Imagem: acervo gratuito WIx

Não ia ao cinema há muito tempo. Mais de um ano, mais do que minha vergonha me permite revelar. Entrei de férias e não tinha desculpa: veria Aquarius, no cinema, de qualquer jeito.

O filme já tinha me conquistado pelo trelelê político que causou: o elenco lindamente denunciando o golpe, em pleno tapete vermelho de Cannes; o honradíssimo (cof, cof, cof!) Reinaldo Azevedo regurgitando que “o dever das pessoas de bem” era boicotar o longa; e last, but not least, a sacada de malandramente inserir tais dizeres no cartaz promocional do filme. Eu, que tenho meus lapsos de maldade, corri para o cinema, desobedecendo Reinaldo.

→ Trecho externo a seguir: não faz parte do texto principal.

[config.mk]
export PLATFORM = sky130hd
export DESIGN_NAME = pc_ctrl_unit
export DESIGN_NICKNAME = d
export VERILOG_FILES = /design/src/rtl/pc_pkg.sv /design/src/rtl/pc_redirect_buf.sv /design/src/rtl/pc_ctrl_unit.sv
export SDC_FILE = /design/constraint.sdc
export NUM_CORES = 1
export LEC_CHECK = 0
export CORE_AREA = 2 2 104 116
export CTS_CLUSTER_SIZE = 20
export DETAILED_ROUTE_END_ITERATION = 10
export DIE_AREA = 0 0 106 118
export GPL_TIMING_DRIVEN = 1
export PLACE_DENSITY = 0.86
export RECOVER_POWER = 50
export SKIP_CTS_REPAIR_TIMING = 1
export SLEW_MARGIN = 10
export SYNTH_ARGS = -nofsm -noshare
export SYNTH_HDL_FRONTEND = slang
export SYNTH_SLANG_ARGS = --single-unit
[constraint.sdc]
create_clock -name i_clk -period 8.9 [get_ports i_clk]
set_input_delay 1.78 -clock i_clk [delete_from_list [all_inputs] [get_ports i_clk]]
set_output_delay 1.78 -clock i_clk [all_outputs]
set_load 0.05 [all_outputs]
--- src/rtl/i2c_eeprom_arbiter_if.sv ---
// Requester / controller bundle for i2c_eeprom_arbiter.
//   slave  : arbiter view (takes requests, drives the I2C controller)
//   master : requester/controller side view (testbench, SoC glue)
// Requester side : i_req, i_we, i_addr0/1, i_wdata0/1 -> o_done, o_err, o_rdata, o_busy
// Controller side: o_i2c_ctrl, o_i2c_dev_addr, o_i2c_reg_addr, o_i2c_w_data
//                  <- i_i2c_status, i_i2c_rd_data ({byte1,byte2,byte3,byte4})
interface i2c_eeprom_arbiter_if;
  logic [1:0]  i_req;
  logic [1:0]  i_we;
  logic [15:0] i_addr0;
  logic [15:0] i_addr1;
  logic [31:0] i_wdata0;
  logic [31:0] i_wdata1;
  logic [1:0]  o_done;
  logic        o_err;
  logic [31:0] o_rdata;
  logic        o_busy;
  logic [31:0] o_i2c_ctrl;
  logic [6:0]  o_i2c_dev_addr;
  logic [15:0] o_i2c_reg_addr;
  logic [31:0] o_i2c_w_data;
  logic [31:0] i_i2c_status;
  logic [31:0] i_i2c_rd_data;

  modport slave (
    input  i_req, i_we, i_addr0, i_addr1, i_wdata0, i_wdata1, i_i2c_status, i_i2c_rd_data,
    output o_done, o_err, o_rdata, o_busy,
           o_i2c_ctrl, o_i2c_dev_addr, o_i2c_reg_addr, o_i2c_w_data
  );

  modport master (
    output i_req, i_we, i_addr0, i_addr1, i_wdata0, i_wdata1, i_i2c_status, i_i2c_rd_data,
    input  o_done, o_err, o_rdata, o_busy,
           o_i2c_ctrl, o_i2c_dev_addr, o_i2c_reg_addr, o_i2c_w_data
  );
endinterface

--- src/rtl/i2c_eeprom_arbiter.sv ---
// Two-requester round-robin arbiter in front of an I2C EEPROM controller.
// A granted request is launched on the controller (enable + read/write opcode +
// clock-rate code), completion is taken from the rising edge of status[1], and
// writes additionally wait out the EEPROM internal write cycle (TWR_CYCLES).
// A controller that goes busy then idle without finishing is reported as NACK.
//
// Ports: i_clk, i_rst (async, active high), bus (i2c_eeprom_arbiter_if.slave).
// Parameters: DEV_ADDR, CLK_RATE, TWR_CYCLES (>=1), TIMEOUT_CYCLES.
// Optional: define I2C_ARB_TIMEOUT_EN to add a watchdog over LAUNCH/BUSY/WAIT_IDLE
// that errors the transaction after TIMEOUT_CYCLES cycles.
module i2c_eeprom_arbiter #(
  parameter logic [6:0]  DEV_ADDR       = 7'h50,
  parameter logic [2:0]  CLK_RATE       = 3'd6,
  parameter int unsigned TWR_CYCLES     = 500000,
  parameter int unsigned TIMEOUT_CYCLES = 2000000
) (
  input logic                 i_clk,
  input logic                 i_rst,
  i2c_eeprom_arbiter_if.slave bus
);

  typedef enum logic [2:0] {IDLE, ARB, LAUNCH, BUSY, WAIT_IDLE, WR_WAIT, DONE} state_t;
  state_t state, state_nx;

  logic [1:0]  req_q;      // requests sampled in IDLE; ARB works on this copy
  logic        gnt;        // requester currently being served
  logic        rr;         // requester preferred on the next contention
  logic        we_q;
  logic        left;       // controller has been seen active in this transaction
  logic        st1_q;      // previous status[1], for finish edge detection
  logic        err;
  logic        busy;
  logic [31:0] ctrl;
  logic [31:0] rdata;
  logic [31:0] wdata;
  logic [31:0] wcnt;
  logic [15:0] addr;

  logic win, grab, finish, abort, ctl_active, fin_edge;

  assign ctl_active = |bus.i_i2c_status[9:2];
  assign fin_edge   = bus.i_i2c_status[1] & ~st1_q;
  // both requesting -> pointer decides, otherwise the only requester wins
  assign win        = (req_q == 2'b11) ? rr : ~req_q[0];

  logic unused_status;
  assign unused_status = &{1'b0, bus.i_i2c_status[31:10], bus.i_i2c_status[0]};

`ifdef I2C_ARB_TIMEOUT_EN
  logic [31:0] tcnt;
  logic        in_wd, tmo;
  assign in_wd = (state == LAUNCH) || (state == BUSY) || (state == WAIT_IDLE);
  assign tmo   = in_wd && (tcnt == TIMEOUT_CYCLES - 32'd1);

  always_ff @(posedge i_clk or posedge i_rst) begin
    if (i_rst) tcnt <= '0;
    else       tcnt <= in_wd ? tcnt + 32'd1 : '0;
  end
`endif

  always_ff @(posedge i_clk or posedge i_rst) begin
    if (i_rst) state <= IDLE;
    else       state <= state_nx;
  end

  always_comb begin
    state_nx = state;
    grab     = 1'b0;
    finish   = 1'b0;
    abort    = 1'b0;
    case (state)
      IDLE:      if (|bus.i_req) state_nx = ARB;
      ARB: begin
        grab     = 1'b1;
        state_nx = LAUNCH;
      end
      LAUNCH:    state_nx = BUSY;
      BUSY: begin
        if (fin_edge) begin
          finish   = 1'b1;
          state_nx = WAIT_IDLE;
        end else if (left && !ctl_active) begin
          // went active and came back idle without finishing: NACK
          abort    = 1'b1;
          state_nx = DONE;
        end
      end
      WAIT_IDLE: if (!ctl_active) state_nx = we_q ? WR_WAIT : DONE;
      WR_WAIT:   if (wcnt == TWR_CYCLES - 32'd1) state_nx = DONE;
      DONE:      state_nx = IDLE;
      default:   state_nx = IDLE;
    endcase
`ifdef I2C_ARB_TIMEOUT_EN
    if (tmo) begin
      finish   = 1'b0;
      abort    = 1'b1;
      state_nx = DONE;
    end
`endif
  end

  always_ff @(posedge i_clk or posedge i_rst) begin
    if (i_rst) begin
      req_q <= '0;
      gnt   <= 1'b0;
      rr    <= 1'b0;
      we_q  <= 1'b0;
      left  <= 1'b0;
      st1_q <= 1'b0;
      err   <= 1'b0;
      busy  <= 1'b0;
      ctrl  <= '0;
      rdata <= '0;
      wdata <= '0;
      addr  <= '0;
      wcnt  <= '0;
    end else begin
      st1_q <= bus.i_i2c_status[1];
      wcnt  <= (state == WR_WAIT) ? wcnt + 32'd1 : '0;
      if (state == IDLE) req_q <= bus.i_req;
      if (grab) begin
        // operands are captured on the same edge busy rises, so the
        // requester may change them from then on
        gnt   <= win;
        we_q  <= bus.i_we[win];
        addr  <= win ? bus.i_addr1  : bus.i_addr0;
        wdata <= win ? bus.i_wdata1 : bus.i_wdata0;
        left  <= 1'b0;
        err   <= 1'b0;
        busy  <= 1'b1;
        ctrl  <= {25'd0, CLK_RATE, (bus.i_we[win] ? 3'd0 : 3'd1), 1'b1};
      end
      if (state == BUSY && ctl_active) left <= 1'b1;
      if (finish) begin
        ctrl <= '0;
        if (!we_q) rdata <= bus.i_i2c_rd_data;
      end
      if (abort) begin
        ctrl <= '0;
        err  <= 1'b1;
      end
      if (state == DONE) begin
        rr   <= ~gnt;
        busy <= 1'b0;
      end
    end
  end

  assign bus.o_i2c_ctrl     = ctrl;
  assign bus.o_i2c_dev_addr = DEV_ADDR;
  assign bus.o_i2c_reg_addr = addr;
  assign bus.o_i2c_w_data   = wdata;
  assign bus.o_rdata        = rdata;
  assign bus.o_busy         = busy;
  assign bus.o_done         = (state == DONE) ? (gnt ? 2'b10 : 2'b01) : 2'b00;
  assign bus.o_err          = (state == DONE) & err;

endmodule

--- src/flat_wrapper.sv ---
// flat-port wrapper written by rule: the top's interface ports become plain ports
module i2c_eeprom_arbiter_flat 
#(
  parameter logic [6:0]  DEV_ADDR       = 7'h50,
  parameter logic [2:0]  CLK_RATE       = 3'd6,
  parameter int unsigned TWR_CYCLES     = 500000,
  parameter int unsigned TIMEOUT_CYCLES = 2000000
)
  (i_clk, i_rst, bus_i_req, bus_i_we, bus_i_addr0, bus_i_addr1, bus_i_wdata0, bus_i_wdata1, bus_i_i2c_status, bus_i_i2c_rd_data, bus_o_done, bus_o_err, bus_o_rdata, bus_o_busy, bus_o_i2c_ctrl, bus_o_i2c_dev_addr, bus_o_i2c_reg_addr, bus_o_i2c_w_data);
  i2c_eeprom_arbiter_if bus_i ();
  input logic i_clk;
  input logic i_rst;
  input wire logic [$bits(bus_i.i_req)-1:0] bus_i_req;
  input wire logic [$bits(bus_i.i_we)-1:0] bus_i_we;
  input wire logic [$bits(bus_i.i_addr0)-1:0] bus_i_addr0;
  input wire logic [$bits(bus_i.i_addr1)-1:0] bus_i_addr1;
  input wire logic [$bits(bus_i.i_wdata0)-1:0] bus_i_wdata0;
  input wire logic [$bits(bus_i.i_wdata1)-1:0] bus_i_wdata1;
  input wire logic [$bits(bus_i.i_i2c_status)-1:0] bus_i_i2c_status;
  input wire logic [$bits(bus_i.i_i2c_rd_data)-1:0] bus_i_i2c_rd_data;
  output wire logic [$bits(bus_i.o_done)-1:0] bus_o_done;
  output wire logic [$bits(bus_i.o_err)-1:0] bus_o_err;
  output wire logic [$bits(bus_i.o_rdata)-1:0] bus_o_rdata;
  output wire logic [$bits(bus_i.o_busy)-1:0] bus_o_busy;
  output wire logic [$bits(bus_i.o_i2c_ctrl)-1:0] bus_o_i2c_ctrl;
  output wire logic [$bits(bus_i.o_i2c_dev_addr)-1:0] bus_o_i2c_dev_addr;
  output wire logic [$bits(bus_i.o_i2c_reg_addr)-1:0] bus_o_i2c_reg_addr;
  output wire logic [$bits(bus_i.o_i2c_w_data)-1:0] bus_o_i2c_w_data;
  assign bus_i.i_req = bus_i_req;
  assign bus_i.i_we = bus_i_we;
  assign bus_i.i_addr0 = bus_i_addr0;
  assign bus_i.i_addr1 = bus_i_addr1;
  assign bus_i.i_wdata0 = bus_i_wdata0;
  assign bus_i.i_wdata1 = bus_i_wdata1;
  assign bus_i.i_i2c_status = bus_i_i2c_status;
  assign bus_i.i_i2c_rd_data = bus_i_i2c_rd_data;
  assign bus_o_done = bus_i.o_done;
  assign bus_o_err = bus_i.o_err;
  assign bus_o_rdata = bus_i.o_rdata;
  assign bus_o_busy = bus_i.o_busy;
  assign bus_o_i2c_ctrl = bus_i.o_i2c_ctrl;
  assign bus_o_i2c_dev_addr = bus_i.o_i2c_dev_addr;
  assign bus_o_i2c_reg_addr = bus_i.o_i2c_reg_addr;
  assign bus_o_i2c_w_data = bus_i.o_i2c_w_data;
  i2c_eeprom_arbiter #(.DEV_ADDR(DEV_ADDR), .CLK_RATE(CLK_RATE), .TWR_CYCLES(TWR_CYCLES), .TIMEOUT_CYCLES(TIMEOUT_CYCLES)) u_core (.i_clk(i_clk), .i_rst(i_rst), .bus(bus_i));
endmodule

Não se preocupem que aqui não tem spoiler, quer dizer, não muito. Ok, nada relevante. Sobre todo o quiprocó que deixou Reinaldo e a coxinhada apavorada, direi apenas isto: em momento algum Aquarius toca em questões essencialmente políticas. Mas é claro que elas estão lá, como em tudo que se faz na vida.

Na minha leiguíssima leitura de cinema, o paralelo que se pode traçar é essa sensação que eu você e tanta gente não conseguimos afugentar desde que zombaram do direito ao voto e mataram a democracia. Esse senso inalienável de que estão nos tirando direitos, coisas, conquistas à força, debaixo dos nossos narizes, e ninguém faz coisa alguma. Esse sentimento de querer se agarrar à corda, e, ao mesmo tempo, ter a palma da mão calejada pelas fibras que escorregam nos vãos dos dedos.

Há quem tenha amado o filme e quem tenha odiado, por razões que nada têm a ver com politica. É um filme contemplativo, de personagem, que realmente nem todo mundo encara. Mas eu me apaixonei.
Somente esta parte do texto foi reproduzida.